Second opinion prevents agressive cancer treatment for Creston resident

Carcinoma diagnosis from East Kootenay Regional Hospital turns out to be benign adenoma...

To the Editor:

In June 2013, I had surgery to remove a tumour at the East Kootenay Regional Hospital. I was quite dismayed to get back a pathology report of carcinoma (a.k.a. cancer). However, as a retired laboratory technologist, I felt the pathology report did not look right, and so I asked for a second opinion. My sample was sent to a specialist in Calgary.

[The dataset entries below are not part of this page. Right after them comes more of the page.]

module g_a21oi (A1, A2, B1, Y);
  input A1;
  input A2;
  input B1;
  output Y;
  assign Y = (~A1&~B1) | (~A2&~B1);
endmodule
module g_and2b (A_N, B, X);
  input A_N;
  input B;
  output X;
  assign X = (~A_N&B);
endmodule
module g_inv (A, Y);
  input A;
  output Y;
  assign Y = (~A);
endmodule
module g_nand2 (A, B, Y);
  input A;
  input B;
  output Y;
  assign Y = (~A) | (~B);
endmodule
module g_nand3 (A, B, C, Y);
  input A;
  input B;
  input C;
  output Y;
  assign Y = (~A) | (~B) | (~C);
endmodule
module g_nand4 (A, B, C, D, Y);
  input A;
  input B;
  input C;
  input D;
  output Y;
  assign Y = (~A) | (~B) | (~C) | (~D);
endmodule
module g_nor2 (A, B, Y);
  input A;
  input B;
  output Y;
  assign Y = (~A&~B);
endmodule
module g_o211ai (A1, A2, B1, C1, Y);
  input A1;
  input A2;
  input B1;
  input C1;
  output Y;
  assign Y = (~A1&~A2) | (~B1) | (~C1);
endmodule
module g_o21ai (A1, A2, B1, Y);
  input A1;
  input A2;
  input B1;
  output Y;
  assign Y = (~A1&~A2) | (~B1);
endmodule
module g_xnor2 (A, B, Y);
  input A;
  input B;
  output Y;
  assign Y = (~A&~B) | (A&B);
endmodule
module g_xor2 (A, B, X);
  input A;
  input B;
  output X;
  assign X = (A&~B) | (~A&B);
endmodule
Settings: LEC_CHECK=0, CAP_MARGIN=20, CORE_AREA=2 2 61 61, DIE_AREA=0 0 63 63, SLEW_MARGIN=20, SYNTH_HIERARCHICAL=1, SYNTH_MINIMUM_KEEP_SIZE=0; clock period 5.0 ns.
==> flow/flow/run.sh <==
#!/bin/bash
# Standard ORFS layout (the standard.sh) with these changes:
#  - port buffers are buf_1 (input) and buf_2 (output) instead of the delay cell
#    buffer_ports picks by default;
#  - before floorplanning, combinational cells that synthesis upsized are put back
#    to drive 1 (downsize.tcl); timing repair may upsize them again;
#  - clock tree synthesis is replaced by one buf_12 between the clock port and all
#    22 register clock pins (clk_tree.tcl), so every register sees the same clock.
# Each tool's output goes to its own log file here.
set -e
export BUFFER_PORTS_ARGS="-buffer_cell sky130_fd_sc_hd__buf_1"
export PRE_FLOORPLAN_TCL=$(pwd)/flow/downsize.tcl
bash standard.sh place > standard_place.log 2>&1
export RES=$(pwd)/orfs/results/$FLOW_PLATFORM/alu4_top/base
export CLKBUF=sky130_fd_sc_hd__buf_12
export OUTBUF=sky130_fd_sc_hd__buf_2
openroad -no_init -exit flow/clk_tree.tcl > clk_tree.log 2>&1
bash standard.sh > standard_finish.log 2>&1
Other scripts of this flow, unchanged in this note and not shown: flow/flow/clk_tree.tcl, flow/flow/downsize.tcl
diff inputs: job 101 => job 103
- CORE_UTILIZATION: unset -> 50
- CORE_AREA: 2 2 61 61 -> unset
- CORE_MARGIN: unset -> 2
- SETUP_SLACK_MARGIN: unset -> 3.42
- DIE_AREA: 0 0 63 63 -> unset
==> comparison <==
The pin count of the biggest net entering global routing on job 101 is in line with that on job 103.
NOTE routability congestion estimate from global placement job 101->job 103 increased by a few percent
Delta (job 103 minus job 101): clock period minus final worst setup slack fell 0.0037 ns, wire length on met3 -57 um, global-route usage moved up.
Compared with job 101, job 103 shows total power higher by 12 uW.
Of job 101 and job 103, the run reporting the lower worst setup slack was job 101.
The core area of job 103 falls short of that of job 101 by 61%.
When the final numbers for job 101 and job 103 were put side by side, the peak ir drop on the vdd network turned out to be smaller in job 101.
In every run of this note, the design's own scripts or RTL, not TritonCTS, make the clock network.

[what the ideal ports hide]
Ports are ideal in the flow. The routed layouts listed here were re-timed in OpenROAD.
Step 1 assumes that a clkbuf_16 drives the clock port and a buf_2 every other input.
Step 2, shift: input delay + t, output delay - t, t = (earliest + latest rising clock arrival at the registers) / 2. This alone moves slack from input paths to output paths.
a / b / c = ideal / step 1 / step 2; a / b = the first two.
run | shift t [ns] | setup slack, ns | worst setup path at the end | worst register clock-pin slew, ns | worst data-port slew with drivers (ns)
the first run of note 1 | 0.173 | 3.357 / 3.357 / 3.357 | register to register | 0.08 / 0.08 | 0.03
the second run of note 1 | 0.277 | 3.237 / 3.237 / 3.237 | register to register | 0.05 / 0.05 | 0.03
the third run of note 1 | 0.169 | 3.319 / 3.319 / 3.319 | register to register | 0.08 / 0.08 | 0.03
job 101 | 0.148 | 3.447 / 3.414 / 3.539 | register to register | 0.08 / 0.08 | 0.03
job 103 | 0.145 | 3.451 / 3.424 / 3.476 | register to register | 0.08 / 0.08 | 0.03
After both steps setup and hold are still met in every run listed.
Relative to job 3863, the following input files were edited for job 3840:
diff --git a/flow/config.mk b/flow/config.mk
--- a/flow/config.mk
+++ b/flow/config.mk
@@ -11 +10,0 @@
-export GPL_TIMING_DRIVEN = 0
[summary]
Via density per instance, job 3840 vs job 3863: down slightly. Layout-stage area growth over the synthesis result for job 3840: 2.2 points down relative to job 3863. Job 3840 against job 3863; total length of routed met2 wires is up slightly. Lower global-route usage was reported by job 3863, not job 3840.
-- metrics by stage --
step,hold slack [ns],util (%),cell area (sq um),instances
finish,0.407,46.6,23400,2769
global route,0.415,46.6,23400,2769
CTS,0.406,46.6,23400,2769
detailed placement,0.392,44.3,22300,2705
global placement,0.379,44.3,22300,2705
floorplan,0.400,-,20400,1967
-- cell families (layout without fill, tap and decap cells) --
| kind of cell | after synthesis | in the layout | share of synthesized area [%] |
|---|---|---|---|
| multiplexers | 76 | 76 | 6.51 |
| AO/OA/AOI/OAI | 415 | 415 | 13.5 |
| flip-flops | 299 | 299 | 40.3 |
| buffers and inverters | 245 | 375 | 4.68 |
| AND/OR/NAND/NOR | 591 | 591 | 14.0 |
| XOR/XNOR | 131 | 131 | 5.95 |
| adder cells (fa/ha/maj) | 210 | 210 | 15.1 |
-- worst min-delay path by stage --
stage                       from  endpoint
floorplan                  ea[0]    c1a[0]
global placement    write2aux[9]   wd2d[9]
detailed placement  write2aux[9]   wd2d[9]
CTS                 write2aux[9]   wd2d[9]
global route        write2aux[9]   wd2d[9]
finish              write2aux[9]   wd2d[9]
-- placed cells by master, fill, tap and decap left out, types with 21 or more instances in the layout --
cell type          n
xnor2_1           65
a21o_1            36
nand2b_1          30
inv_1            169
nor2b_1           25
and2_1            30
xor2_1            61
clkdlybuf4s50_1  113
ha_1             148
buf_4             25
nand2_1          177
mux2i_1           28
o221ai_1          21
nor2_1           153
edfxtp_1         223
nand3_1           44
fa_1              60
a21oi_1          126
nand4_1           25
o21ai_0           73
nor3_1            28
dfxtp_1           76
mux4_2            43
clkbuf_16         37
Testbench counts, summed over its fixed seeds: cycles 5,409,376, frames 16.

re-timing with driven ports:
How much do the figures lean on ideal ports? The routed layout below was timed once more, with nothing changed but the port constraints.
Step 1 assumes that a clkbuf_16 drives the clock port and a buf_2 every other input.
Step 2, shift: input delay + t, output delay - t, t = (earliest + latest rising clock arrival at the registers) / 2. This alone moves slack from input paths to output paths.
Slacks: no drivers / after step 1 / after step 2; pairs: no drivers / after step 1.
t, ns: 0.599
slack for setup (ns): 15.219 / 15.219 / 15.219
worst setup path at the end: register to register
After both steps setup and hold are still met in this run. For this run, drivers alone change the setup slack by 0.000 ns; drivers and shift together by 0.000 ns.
From an optimization exercise on the open Yosys and OpenROAD flow, aimed at small area; shortcuts taken in it are not production practice. In this exercise RTL edits were held to simulation tests only and were not proved equivalent to the original. Power figures rest on the tool's default switching activity, not on a simulated workload.

P:
## system_top
module system_top (
    input  clk,
    input  reset,
    input  serial_data_in,
    output serial_data_out,
    output parity_error,
    output frame_error
);
    wire line = serial_data_in;
    reg [7:0] rf [0:15];
    wire [7:0] A = rf[0];
    wire [7:0] B = rf[1];
    wire pe   = rf[2][0];            
    wire podd = rf[2][1];            
    wire p8   = rf[3][3];            
    wire p16  = rf[3][4];            
    reg        busy;       
    reg        txm;        
    reg        more;       
    reg        exec;       
    reg        calc;       
    reg [2:0]  cs;         
    reg [4:0]  cnt;        
    reg [3:0]  bitn;       
    reg        par;        
    reg [3:0]  arg;        
    reg [15:0] R;          
    localparam [2:0] C_IDLE = 3'd0, C_WADDR = 3'd1, C_WDATA = 3'd2,
                     C_RADDR = 3'd3, C_OPA = 3'd4, C_OPB = 3'd5,
                     C_FUNC = 3'd6;
    wire bit_end  = (&cnt[2:0]) & (p8 | cnt[3] & (p16 | cnt[4]));
    wire is_data  = ~bitn[3];
    wire is_start = bitn[3] & bitn[1];
    wire is_par   = bitn[3] & ~bitn[1] & ~bitn[0] & pe;
    wire is_last  = bitn[3] & ~bitn[1] & (bitn[0] | ~pe);
    wire [7:0] rbyte = R[15:8];      
    wire [3:0] f    = R[11:8];       
  ...
==> flow/config.mk <==
export PLATFORM = sky130hd
export DESIGN_NAME = system_top
export DESIGN_NICKNAME = system_top
export VERILOG_FILES = /design/flow/design.v
export SDC_FILE = /design/flow/constraint.sdc
export NUM_CORES = 4
export LEC_CHECK = 0
export ABC_AREA = 1
export CAP_MARGIN = 20
export CORE_MARGIN = 2
export CORE_UTILIZATION = 40
export CTS_BUF_LIST = sky130_fd_sc_hd__clkbuf_8
export SLEW_MARGIN = 20
==> flow/constraint.sdc <==
create_clock -name core_clock -period 28.0 [get_ports {clk}]
set_input_delay 5.6000 -clock core_clock [delete_from_list [all_inputs] [get_ports {clk}]]
set_output_delay 5.6000 -clock core_clock [all_outputs]
set_load 0.01 [all_outputs]
standard.sh (not shown) runs the stock make flow with config.mk's settings and CLKGATE_MAP_FILE= SYNTH_SCRIPT=/design/flow/synth_recipe.tcl, a recipe that flattens the netlist after the stock synthesis.
==> flow/flow/run.sh <==
#!/bin/bash
# Own layout flow: the standard synthesis, then the combinational logic is
# re-mapped with an area-oriented ABC script (flip-flops are kept untouched:
# same instances, names and cell types), then the standard layout.
set -euo pipefail
here=$(pwd)
res=$here/orfs/results/$FLOW_PLATFORM/system_top/base

bash standard.sh synth > synth_standard.log 2>&1

lib=$FLOW_HOME/platforms/$FLOW_PLATFORM/lib/sky130_fd_sc_hd__tt_025C_1v80.lib
yosys_exe=$(command -v yosys || echo "$FLOW_HOME/../tools/install/yosys/bin/yosys")
cp "$res/1_2_yosys.v" "$here/1_2_yosys_standard.v"
LIB=$lib IN_V=$here/1_2_yosys_standard.v OUT_V=$here/1_2_yosys_resynth.v \
  ABC_SCRIPT=$here/flow/area.abc PLATFORM_CONFIG=$FLOW_HOME/platforms/$FLOW_PLATFORM/config.mk \
  "$yosys_exe" -c flow/resynth.tcl > resynth.log 2>&1
cp "$here/1_2_yosys_resynth.v" "$res/1_2_yosys.v"
touch "$res/1_2_yosys.v"
rm -f "$res/1_synth.odb"

bash standard.sh finish > layout.log 2>&1
==> flow/flow/area.abc <==
strash
dc2
&get -n
&dch -f
&nf -a -R 1000
&put
==> flow/flow/resynth.tcl <==
# Re-map the combinational logic of the standard synthesis netlist for area.
yosys -import
set lib $::env(LIB)

# the platform's don't-use cells
set dont_use {}
set fh [open $::env(PLATFORM_CONFIG) r]
set in_list 0
while {[gets $fh line] >= 0} {
  if {[regexp {^\s*export\s+DONT_USE_CELLS\s*\+?=} $line]} { set in_list 1 }
  if {$in_list} {
    foreach w [split [regsub -all {\\} $line " "] " \t"] {
      if {[string match "sky130_*" $w]} { lappend dont_use -dont_use $w }
    }
    if {![regexp {\\\s*$} $line]} { set in_list 0 }
  }
}
close $fh
puts "dont_use: $dont_use"

read_liberty -ignore_miss_func $lib
read_verilog $::env(IN_V)
hierarchy -top system_top
# flip-flops stay as they are
setattr -mod -set keep_hierarchy 1 sky130_fd_sc_hd__df* sky130_fd_sc_hd__edf*
flatten
opt_clean -purge
abc -liberty $lib {*}$dont_use -script $::env(ABC_SCRIPT)
opt_clean -purge
hilomap -singleton -hicell sky130_fd_sc_hd__conb_1 HI -locell sky130_fd_sc_hd__conb_1 LO
select system_top
write_verilog -noattr -nohex -nodec -selected $::env(OUT_V)

# check the result against the library's cells
design -reset
read_liberty -lib $lib
read_verilog $::env(OUT_V)
hierarchy -check -top system_top
check -assert -mapped
tee -o resynth_stat.txt stat -liberty $lib
diff inputs: P => Q
diff --git a/flow/config.mk b/flow/config.mk
--- a/flow/config.mk
+++ b/flow/config.mk
@@ -12 +11,0 @@
-export CTS_BUF_LIST = sky130_fd_sc_hd__clkbuf_8
- From P to Q the numbers moved as follows: share of the cycle needed by the critical path after routing shows no meaningful change; cell count barely changed; area of all placed cells without fillers now sits higher.
- In terms of combinational logic power, Q and P differ only marginally.
- Q finished every stage and its layout cleared the timing, design-rule and antenna checks.

-- afterwards: timing with drivers on the ports --
The results above use ideal ports. As a check the final layouts listed here were re-extracted and re-timed, cells and wires unchanged. Step 1: set_driving_cell puts a clkbuf_16 on clk and a buf_2 on each other input, an assumption about the parent block. Step 2 also shifts input and output timing later by t, the mid clock arrival at the registers, as if the neighbouring blocks saw the same clock. a / b / c = ideal / step 1 / step 2; a / b = the first two.
run	shift t [ns]	slack for setup (ns)	worst hold slack (ns)	worst register clock-pin slew, ns	cell pins on the clock port's net
P	0.481	15.102 / 15.081 / 15.081	0.475 / 0.475 / 0.475	0.10 / 0.10	1
Q	0.476	15.111 / 15.090 / 15.090	0.472 / 0.472 / 0.472	0.07 / 0.07	1
After both steps setup and hold are still met in every run listed.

After almost six months of frustration and worry, I got the results back. It looks like the Cranbrook pathologist’s report was inaccurate, incomplete and totally misleading. The tumour turned out to be a benign adenoma. Yes, there is also cancer present unrelated to the tumour, but it is a variety that almost never causes problems, is often only diagnosed after death from other causes and requires observation but not treatment. The original report didn’t mention this!

Had I not requested that second opinion, I would have had to undergo a second surgery and/or a course of radiation treatment.

I strongly recommend that anyone who has testing to rule out cancer done at the Cranbrook hospital get a second opinion for the pathology report. It could help avoid further aggressive treatment or it could find the opposite, a missed cancer.

In these days of overworked medical staff, there will be resistance to further testing. Do not be afraid to push for it. You are the one who has the biggest stake in these critical results.